For the chip under 2 Mrad, random bitstreams with high throughput can be obtained due to the mutual improvements of both randomness and throughput benefiting from irradiation exposure. As shown in Figure 7b, both large memory capacity and high clock frequency vigorously motivate the throughput. It also shows that the throughput can be widely adjusted according to the application requirements by using different clock frequencies and memory capacities. Of course, at a certain clock frequency, the throughput gradually reaches its saturation point with the memory capacity increase. This characteristic can also provide a reference for optimized design of a TRNG.

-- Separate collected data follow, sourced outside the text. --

`config.mk`:
```
export PLATFORM = sky130hd
export DESIGN_NAME = fetch_stage
export DESIGN_NICKNAME = d
export VERILOG_FILES = /design/src/rtl/fetch_stage.sv
export SDC_FILE = /design/constraint.sdc
export NUM_CORES = 1
export LEC_CHECK = 0
export CAP_MARGIN = 0
export CORE_ASPECT_RATIO = 1.75
export CORE_UTILIZATION = 42
export DETAILED_ROUTE_END_ITERATION = 10
export PLACE_DENSITY = 0.8
export SLEW_MARGIN = 10
export SYNTH_ARGS = -nofsm -noshare
export SYNTH_HDL_FRONTEND = slang
export SYNTH_SLANG_ARGS = --single-unit
```
`constraint.sdc`:
```
create_clock -name clk_i -period 1.8 [get_ports clk_i]
set_clock_uncertainty 0.05 [all_clocks]
set_input_delay 0.54 -clock clk_i [delete_from_list [all_inputs] [get_ports clk_i]]
set_output_delay 0.54 -clock clk_i [all_outputs]
set_load 0.005 [all_outputs]
```
`src/rtl/fetch_stage.sv`:
```
// fetch_stage: IF stage with PC, IF/ID register and event counters.
// Redirect beats stall beats advance; a synchronous reset beats all three.
//
// Ports:
//   clk_i, rst_i        clock, synchronous active-high reset
//   stall_i             hold PC and IF/ID for this cycle
//   branch_taken_i      redirect to branch_target_i and flush IF/ID
//   branch_target_i     redirect address (bits [1:0] dropped)
//   imem_addr_o         fetch address (the PC register)
//   imem_data_i         instruction at imem_addr_o, same cycle
//   ifid_pc4_o          PC+4 of the instruction in IF/ID
//   ifid_instr_o        instruction in IF/ID (0 when not valid)
//   ifid_valid_o        IF/ID holds a real instruction
//   stall_cnt_o         saturating count of stalled cycles
//   flush_cnt_o         saturating count of redirects
module fetch_stage #(
  parameter logic [31:0] RESET_PC = 32'h0000_0000,
  parameter int unsigned CNT_W    = 16
) (
  input  logic             clk_i,
  input  logic             rst_i,
  input  logic             stall_i,
  input  logic             branch_taken_i,
  input  logic [31:0]      branch_target_i,
  output logic [31:0]      imem_addr_o,
  input  logic [31:0]      imem_data_i,
  output logic [31:0]      ifid_pc4_o,
  output logic [31:0]      ifid_instr_o,
  output logic             ifid_valid_o,
  output logic [CNT_W-1:0] stall_cnt_o,
  output logic [CNT_W-1:0] flush_cnt_o
);

  localparam logic [31:0] RST_PC = {RESET_PC[31:2], 2'b00};
  localparam logic [CNT_W-1:0] CNT_MAX = '1;
  localparam logic [CNT_W-1:0] CNT_ONE = CNT_W'(1);

  logic [31:0]      pc_q, pc_d;
  logic [31:0]      pc4_q, pc4_d;
  logic [31:0]      instr_q, instr_d;
  logic             valid_q, valid_d;
  logic [CNT_W-1:0] stall_cnt_q, stall_cnt_d;
  logic [CNT_W-1:0] flush_cnt_q, flush_cnt_d;

  logic        redir;
  logic        hold;
  logic [31:0] pc_plus4;

  // Make the two event selects mutually exclusive up front.
  assign redir    = branch_taken_i;
  assign hold     = stall_i & ~branch_taken_i;
  assign pc_plus4 = pc_q + 32'd4;

  always_comb begin
    pc_d        = pc_q;
    pc4_d       = pc4_q;
    instr_d     = instr_q;
    valid_d     = valid_q;
    stall_cnt_d = stall_cnt_q;
    flush_cnt_d = flush_cnt_q;
    unique case (1'b1)
      redir: begin
        pc_d    = {branch_target_i[31:2], 2'b00};
        pc4_d   = 32'd0;
        instr_d = 32'd0;
        valid_d = 1'b0;
        if (flush_cnt_q != CNT_MAX)
          flush_cnt_d = flush_cnt_q + CNT_ONE;
      end
      hold: begin
        if (stall_cnt_q != CNT_MAX)
          stall_cnt_d = stall_cnt_q + CNT_ONE;
      end
      default: begin
        pc_d    = {pc_plus4[31:2], 2'b00};
        pc4_d   = pc_plus4;
        instr_d = imem_data_i;
        valid_d = 1'b1;
      end
    endcase
  end

  always_ff @(posedge clk_i) begin
    if (rst_i) begin
      pc_q        <= RST_PC;
      pc4_q       <= 32'd0;
      instr_q     <= 32'd0;
      valid_q     <= 1'b0;
      stall_cnt_q <= '0;
      flush_cnt_q <= '0;
    end else begin
      pc_q        <= pc_d;
      pc4_q       <= pc4_d;
      instr_q     <= instr_d;
      valid_q     <= valid_d;
      stall_cnt_q <= stall_cnt_d;
      flush_cnt_q <= flush_cnt_d;
    end
  end

  assign imem_addr_o  = pc_q;
  assign ifid_pc4_o   = pc4_q;
  assign ifid_instr_o = instr_q;
  assign ifid_valid_o = valid_q;
  assign stall_cnt_o  = stall_cnt_q;
  assign flush_cnt_o  = flush_cnt_q;

endmodule

```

Finally, a comparison with prior works is presented in

Table 2. Comparison with prior works.

	[1]	[21]	[11]	[45]	This Work
Min-entropy of SRAM power-on values	0.02	0.5	0.89	0.103	0.75
Type of conditioned bitstreams	Pseudorandom	--	True random	Pseudorandom	True random
Throughput of conditioned bitstreams	40 Mbps	--	--	--	178 Mbps
NIST SP 800-22 tests on conditioned bitstreams	Pass	--	Pass	Pass	Pass
Postprocessing	Hash	--	Hash	Hash	Hash
Normal storage function	Yes	Yes	No	Yes	Yes

. The entropy of SRAM power-on sequence obtains more significant improvement by impact of ionizing irradiation, and our proposed SRAM-based TRNG can generate true random bitstreams with higher throughput, rather than obtaining a true random seed to instantiate a deterministic random bit generator (DRBG) and generate pseudorandom bitstreams [21].

6. Conclusions

In our work, a novel SRAM-based TRNG is proposed; its implementation consists of two phases: irradiation exposure with zero voltage bias and hardware postprocessing. During the irradiation phase, the TID effect is utilized to make SRAM cells less mismatched and hence to obtain more random power-on values. The experiment results show that the min-entropy of SRAM power-on values can increase over 20 times as ionization dose is accumulated to 2 Mrad(SiO₂). Besides, the minimal power-down period between two successive power-on cycles can decrease from approximately 250 ms to about 1.5 ms, which makes a great contribution to the throughput of a TRNG. In the subsequent hardware postprocessing, SRAM chip should be repeatedly powered up; during each power-on cycle, SRAM power-on values are conditioned into true random bitstreams by means of SHA-256. One implementation on FPGA can generate bitstreams with throughput of 178 Mbps, which can pass all NIST SP 800-22 tests.